**TASK GOAL**: Of the lines below, report only those that contain "group".

Data excerpts:

□ □ □ □ □ □ □

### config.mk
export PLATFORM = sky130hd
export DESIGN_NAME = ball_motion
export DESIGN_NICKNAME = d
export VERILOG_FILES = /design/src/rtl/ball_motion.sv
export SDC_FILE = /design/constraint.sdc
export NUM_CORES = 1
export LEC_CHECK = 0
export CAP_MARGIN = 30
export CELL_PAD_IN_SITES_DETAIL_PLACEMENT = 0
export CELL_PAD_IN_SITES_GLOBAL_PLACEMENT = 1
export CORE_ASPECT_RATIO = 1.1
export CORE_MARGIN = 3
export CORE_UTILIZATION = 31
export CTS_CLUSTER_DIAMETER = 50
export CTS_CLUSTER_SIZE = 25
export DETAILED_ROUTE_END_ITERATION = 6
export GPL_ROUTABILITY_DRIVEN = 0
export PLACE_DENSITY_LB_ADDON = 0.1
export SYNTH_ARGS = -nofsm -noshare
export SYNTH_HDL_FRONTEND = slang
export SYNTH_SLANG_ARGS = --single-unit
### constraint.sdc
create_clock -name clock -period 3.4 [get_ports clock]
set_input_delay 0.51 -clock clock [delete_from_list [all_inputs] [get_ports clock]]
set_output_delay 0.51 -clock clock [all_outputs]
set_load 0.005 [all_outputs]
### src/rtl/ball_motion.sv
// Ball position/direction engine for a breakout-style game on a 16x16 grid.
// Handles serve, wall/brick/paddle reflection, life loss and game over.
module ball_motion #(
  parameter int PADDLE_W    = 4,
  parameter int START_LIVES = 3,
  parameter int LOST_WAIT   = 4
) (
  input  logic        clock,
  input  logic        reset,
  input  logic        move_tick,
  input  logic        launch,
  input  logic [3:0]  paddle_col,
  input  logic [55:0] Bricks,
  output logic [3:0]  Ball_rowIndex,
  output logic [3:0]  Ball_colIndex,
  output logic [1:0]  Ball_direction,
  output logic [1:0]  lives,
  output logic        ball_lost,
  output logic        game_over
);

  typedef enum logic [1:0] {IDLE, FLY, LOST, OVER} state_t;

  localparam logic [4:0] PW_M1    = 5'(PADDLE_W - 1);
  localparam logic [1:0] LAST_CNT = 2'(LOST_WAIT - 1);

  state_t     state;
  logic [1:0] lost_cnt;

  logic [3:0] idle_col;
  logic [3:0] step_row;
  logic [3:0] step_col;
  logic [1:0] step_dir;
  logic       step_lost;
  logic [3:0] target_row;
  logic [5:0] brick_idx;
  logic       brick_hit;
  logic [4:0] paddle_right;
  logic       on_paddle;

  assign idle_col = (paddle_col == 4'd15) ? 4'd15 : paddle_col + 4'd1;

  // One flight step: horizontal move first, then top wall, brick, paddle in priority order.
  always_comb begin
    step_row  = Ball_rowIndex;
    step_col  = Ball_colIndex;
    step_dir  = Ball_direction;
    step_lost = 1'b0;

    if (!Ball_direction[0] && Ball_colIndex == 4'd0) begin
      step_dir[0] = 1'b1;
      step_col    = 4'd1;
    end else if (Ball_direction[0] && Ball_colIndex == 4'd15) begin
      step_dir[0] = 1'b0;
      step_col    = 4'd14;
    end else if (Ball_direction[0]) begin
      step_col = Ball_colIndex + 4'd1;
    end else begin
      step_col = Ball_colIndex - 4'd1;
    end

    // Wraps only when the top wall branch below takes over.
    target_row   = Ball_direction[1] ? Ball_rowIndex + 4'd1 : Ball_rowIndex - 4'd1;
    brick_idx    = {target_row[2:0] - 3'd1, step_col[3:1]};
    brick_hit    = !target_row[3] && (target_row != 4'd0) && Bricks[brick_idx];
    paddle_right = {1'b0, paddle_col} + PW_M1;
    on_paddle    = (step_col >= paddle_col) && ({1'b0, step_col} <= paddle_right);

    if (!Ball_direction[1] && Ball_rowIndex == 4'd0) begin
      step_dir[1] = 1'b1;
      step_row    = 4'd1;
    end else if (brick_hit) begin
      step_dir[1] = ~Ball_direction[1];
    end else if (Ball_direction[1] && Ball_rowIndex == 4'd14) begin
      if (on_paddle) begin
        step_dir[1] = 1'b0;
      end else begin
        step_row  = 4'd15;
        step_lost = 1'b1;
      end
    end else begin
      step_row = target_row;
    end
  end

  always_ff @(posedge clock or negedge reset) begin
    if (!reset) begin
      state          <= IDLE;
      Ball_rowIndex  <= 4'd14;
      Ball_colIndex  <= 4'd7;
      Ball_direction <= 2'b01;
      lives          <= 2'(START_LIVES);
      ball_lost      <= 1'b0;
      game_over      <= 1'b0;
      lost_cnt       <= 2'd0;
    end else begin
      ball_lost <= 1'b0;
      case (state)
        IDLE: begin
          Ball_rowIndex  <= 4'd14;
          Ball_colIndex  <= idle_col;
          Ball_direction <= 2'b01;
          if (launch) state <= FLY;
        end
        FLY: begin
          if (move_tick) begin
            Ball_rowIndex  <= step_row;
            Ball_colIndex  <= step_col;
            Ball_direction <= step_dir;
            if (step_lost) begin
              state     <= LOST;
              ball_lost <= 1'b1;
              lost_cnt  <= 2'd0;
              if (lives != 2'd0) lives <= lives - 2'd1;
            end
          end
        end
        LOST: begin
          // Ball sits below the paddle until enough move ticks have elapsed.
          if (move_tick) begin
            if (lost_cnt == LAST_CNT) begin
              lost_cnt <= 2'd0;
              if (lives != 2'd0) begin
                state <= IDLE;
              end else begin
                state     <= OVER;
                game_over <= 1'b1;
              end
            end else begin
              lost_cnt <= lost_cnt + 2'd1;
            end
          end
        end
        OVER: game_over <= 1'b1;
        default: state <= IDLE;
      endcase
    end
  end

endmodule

□ □ □ □ □ □ □

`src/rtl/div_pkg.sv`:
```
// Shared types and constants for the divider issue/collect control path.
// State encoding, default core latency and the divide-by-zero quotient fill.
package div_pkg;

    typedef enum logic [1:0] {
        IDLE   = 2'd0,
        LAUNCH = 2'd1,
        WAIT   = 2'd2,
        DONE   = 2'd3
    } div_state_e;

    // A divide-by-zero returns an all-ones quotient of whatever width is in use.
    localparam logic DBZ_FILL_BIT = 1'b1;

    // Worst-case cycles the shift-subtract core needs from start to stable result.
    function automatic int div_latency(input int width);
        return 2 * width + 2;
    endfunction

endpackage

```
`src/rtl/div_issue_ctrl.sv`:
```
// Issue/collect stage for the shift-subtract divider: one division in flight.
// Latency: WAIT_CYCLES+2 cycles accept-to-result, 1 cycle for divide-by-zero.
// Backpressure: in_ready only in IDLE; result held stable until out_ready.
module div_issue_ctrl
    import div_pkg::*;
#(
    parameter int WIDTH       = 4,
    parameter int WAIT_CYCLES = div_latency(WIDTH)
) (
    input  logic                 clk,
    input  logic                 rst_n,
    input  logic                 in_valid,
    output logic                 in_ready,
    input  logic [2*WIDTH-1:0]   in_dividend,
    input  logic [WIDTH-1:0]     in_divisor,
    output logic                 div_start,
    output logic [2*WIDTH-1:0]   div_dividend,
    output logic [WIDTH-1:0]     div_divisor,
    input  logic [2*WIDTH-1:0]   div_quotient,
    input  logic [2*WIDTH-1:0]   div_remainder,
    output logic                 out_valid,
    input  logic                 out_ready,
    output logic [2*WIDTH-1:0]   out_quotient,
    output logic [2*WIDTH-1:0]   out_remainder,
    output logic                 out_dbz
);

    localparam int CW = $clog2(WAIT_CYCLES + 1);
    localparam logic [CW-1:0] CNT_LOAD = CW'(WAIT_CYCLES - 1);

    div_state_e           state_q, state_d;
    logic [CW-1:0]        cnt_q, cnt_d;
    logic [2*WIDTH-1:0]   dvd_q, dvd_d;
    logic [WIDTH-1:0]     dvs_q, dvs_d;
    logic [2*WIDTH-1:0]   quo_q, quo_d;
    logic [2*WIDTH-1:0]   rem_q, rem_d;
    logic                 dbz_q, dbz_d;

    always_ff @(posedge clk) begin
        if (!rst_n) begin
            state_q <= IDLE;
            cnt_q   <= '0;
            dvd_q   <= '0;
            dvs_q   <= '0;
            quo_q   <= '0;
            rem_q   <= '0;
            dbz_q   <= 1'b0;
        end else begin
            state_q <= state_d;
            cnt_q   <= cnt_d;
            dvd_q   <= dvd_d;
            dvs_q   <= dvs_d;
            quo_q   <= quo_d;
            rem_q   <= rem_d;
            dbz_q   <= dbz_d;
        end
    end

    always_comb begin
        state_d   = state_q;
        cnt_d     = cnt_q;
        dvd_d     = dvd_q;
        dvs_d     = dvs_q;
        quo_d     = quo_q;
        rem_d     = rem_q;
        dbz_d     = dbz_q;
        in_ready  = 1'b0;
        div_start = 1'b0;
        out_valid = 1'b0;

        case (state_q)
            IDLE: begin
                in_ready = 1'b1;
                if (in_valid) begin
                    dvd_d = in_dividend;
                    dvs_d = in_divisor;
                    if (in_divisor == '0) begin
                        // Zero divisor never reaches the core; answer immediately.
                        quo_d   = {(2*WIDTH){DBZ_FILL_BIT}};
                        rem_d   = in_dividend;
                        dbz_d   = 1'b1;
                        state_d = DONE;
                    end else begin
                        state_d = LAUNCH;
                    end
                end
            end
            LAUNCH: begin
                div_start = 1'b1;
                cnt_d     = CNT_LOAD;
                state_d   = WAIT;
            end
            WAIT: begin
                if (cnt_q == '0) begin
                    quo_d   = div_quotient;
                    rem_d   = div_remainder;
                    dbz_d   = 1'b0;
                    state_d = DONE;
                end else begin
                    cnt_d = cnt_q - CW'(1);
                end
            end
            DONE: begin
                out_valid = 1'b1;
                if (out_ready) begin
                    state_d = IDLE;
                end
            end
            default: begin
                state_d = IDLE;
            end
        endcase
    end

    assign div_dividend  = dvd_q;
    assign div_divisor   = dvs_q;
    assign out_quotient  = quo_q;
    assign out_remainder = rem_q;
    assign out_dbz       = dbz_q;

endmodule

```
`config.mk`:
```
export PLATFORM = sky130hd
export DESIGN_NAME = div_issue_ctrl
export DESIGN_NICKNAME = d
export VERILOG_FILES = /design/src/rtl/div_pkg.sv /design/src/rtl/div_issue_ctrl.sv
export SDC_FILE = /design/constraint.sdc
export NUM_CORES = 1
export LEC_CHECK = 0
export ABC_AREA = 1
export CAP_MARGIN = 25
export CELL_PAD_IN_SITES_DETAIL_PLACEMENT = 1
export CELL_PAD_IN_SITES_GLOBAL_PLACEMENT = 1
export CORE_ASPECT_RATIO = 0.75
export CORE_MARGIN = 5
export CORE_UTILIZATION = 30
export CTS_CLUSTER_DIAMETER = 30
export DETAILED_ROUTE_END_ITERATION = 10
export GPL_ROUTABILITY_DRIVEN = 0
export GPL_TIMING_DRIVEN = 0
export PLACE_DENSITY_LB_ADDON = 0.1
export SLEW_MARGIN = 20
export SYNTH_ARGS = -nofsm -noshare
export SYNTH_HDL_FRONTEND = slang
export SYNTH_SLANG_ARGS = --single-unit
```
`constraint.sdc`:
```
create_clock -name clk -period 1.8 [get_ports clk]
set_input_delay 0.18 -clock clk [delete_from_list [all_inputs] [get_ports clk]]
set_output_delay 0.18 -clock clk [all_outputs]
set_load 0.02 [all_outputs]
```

□ □ □ □ □ □ □

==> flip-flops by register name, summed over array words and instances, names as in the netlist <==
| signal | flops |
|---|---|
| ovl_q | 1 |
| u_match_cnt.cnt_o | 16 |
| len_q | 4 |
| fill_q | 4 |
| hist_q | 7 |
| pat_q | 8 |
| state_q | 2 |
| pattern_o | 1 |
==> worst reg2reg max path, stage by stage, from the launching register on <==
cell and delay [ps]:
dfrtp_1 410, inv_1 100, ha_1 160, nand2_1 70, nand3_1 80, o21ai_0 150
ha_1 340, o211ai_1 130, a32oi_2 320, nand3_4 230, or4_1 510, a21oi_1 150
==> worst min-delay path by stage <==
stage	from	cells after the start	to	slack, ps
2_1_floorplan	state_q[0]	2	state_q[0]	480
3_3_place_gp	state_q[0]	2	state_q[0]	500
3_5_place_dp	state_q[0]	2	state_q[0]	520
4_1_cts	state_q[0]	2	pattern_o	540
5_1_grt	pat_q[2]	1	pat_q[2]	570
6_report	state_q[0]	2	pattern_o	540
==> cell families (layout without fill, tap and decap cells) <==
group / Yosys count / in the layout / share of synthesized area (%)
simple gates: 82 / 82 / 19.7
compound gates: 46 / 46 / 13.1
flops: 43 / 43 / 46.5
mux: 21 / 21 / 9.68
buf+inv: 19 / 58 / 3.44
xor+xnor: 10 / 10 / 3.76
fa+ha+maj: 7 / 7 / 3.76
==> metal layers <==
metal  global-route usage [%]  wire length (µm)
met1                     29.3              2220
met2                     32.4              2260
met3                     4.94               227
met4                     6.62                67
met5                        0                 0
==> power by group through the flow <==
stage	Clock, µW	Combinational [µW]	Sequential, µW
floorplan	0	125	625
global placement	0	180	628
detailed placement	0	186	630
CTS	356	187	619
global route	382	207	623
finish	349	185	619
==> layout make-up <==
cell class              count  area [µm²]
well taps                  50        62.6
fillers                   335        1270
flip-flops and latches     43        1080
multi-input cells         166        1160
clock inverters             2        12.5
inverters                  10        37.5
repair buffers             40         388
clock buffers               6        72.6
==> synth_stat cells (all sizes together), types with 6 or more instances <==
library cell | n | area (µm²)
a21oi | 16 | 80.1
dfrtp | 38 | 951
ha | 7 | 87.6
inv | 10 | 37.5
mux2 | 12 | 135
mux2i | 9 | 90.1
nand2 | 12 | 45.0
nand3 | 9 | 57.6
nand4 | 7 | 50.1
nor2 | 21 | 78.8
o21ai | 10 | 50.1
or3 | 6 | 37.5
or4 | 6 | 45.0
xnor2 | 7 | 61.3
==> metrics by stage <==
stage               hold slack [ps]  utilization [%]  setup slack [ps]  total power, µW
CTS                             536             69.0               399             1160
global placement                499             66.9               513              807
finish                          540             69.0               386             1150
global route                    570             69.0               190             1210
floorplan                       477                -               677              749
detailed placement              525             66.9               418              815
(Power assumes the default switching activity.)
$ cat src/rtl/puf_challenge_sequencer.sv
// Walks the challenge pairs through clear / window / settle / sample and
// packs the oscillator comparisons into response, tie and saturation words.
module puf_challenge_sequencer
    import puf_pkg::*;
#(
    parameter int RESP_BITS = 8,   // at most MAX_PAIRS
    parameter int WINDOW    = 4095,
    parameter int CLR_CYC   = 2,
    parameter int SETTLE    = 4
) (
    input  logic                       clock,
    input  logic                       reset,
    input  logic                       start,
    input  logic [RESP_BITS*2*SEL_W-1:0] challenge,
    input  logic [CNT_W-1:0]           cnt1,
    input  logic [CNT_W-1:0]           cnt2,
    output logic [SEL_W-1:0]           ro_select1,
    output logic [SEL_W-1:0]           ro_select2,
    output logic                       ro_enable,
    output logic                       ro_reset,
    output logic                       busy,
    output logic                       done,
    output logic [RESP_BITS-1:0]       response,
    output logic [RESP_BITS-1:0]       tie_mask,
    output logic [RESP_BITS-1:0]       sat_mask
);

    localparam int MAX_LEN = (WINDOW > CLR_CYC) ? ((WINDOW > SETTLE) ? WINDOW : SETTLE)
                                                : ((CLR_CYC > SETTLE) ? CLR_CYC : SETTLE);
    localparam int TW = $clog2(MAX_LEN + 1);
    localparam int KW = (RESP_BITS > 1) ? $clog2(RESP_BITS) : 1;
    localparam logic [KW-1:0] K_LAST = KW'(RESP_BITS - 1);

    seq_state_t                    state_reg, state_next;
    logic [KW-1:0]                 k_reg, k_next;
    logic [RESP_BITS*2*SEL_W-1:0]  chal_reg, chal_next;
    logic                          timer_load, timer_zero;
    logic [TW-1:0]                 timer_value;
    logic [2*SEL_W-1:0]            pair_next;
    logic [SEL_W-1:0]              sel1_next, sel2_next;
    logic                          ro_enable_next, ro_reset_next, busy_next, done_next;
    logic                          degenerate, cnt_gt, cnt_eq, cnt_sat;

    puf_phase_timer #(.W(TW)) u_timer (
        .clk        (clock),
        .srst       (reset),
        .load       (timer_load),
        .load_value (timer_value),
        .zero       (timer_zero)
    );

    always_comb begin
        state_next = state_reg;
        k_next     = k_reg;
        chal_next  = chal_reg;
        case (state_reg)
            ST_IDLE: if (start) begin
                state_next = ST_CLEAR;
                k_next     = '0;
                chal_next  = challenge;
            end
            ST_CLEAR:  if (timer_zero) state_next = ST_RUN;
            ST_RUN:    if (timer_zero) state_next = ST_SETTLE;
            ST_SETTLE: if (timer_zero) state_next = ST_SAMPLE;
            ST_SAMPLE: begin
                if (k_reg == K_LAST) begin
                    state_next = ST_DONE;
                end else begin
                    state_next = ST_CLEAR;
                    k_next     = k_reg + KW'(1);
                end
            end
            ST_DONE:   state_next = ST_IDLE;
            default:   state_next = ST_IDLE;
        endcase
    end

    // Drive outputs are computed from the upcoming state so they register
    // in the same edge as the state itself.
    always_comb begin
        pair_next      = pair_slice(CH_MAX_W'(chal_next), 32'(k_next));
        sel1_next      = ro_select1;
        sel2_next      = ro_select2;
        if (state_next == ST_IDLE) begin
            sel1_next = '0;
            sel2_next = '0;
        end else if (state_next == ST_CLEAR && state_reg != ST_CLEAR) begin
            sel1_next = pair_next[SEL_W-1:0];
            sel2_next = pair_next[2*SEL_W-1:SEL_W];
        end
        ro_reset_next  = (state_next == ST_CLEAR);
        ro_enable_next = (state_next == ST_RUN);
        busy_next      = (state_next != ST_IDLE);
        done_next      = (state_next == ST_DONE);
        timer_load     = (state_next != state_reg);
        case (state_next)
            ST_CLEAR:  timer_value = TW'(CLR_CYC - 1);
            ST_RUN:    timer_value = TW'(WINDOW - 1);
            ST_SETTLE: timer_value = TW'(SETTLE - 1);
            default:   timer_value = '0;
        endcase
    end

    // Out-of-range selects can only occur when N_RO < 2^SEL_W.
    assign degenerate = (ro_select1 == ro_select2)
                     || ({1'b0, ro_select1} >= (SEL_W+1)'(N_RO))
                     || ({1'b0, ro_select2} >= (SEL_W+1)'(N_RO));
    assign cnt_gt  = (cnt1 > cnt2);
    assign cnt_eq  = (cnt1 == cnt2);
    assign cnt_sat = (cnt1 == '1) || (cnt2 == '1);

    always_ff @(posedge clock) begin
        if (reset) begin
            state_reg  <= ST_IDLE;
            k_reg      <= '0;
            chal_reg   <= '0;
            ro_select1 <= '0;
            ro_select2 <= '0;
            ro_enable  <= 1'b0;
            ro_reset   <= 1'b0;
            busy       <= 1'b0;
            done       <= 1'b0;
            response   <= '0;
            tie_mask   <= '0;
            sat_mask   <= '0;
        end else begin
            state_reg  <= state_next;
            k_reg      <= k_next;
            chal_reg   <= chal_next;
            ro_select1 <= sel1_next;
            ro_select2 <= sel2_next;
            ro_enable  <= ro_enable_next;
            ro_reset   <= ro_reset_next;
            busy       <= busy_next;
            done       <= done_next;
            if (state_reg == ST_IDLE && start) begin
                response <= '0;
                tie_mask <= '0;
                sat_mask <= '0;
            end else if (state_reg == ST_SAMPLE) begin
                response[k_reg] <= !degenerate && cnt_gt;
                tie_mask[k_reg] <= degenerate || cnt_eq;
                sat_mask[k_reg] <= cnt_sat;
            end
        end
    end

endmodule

□ □ □ □ □ □ □

**ANSWER SPACE**:
group / Yosys count / in the layout / share of synthesized area (%)
==> power by group through the flow <==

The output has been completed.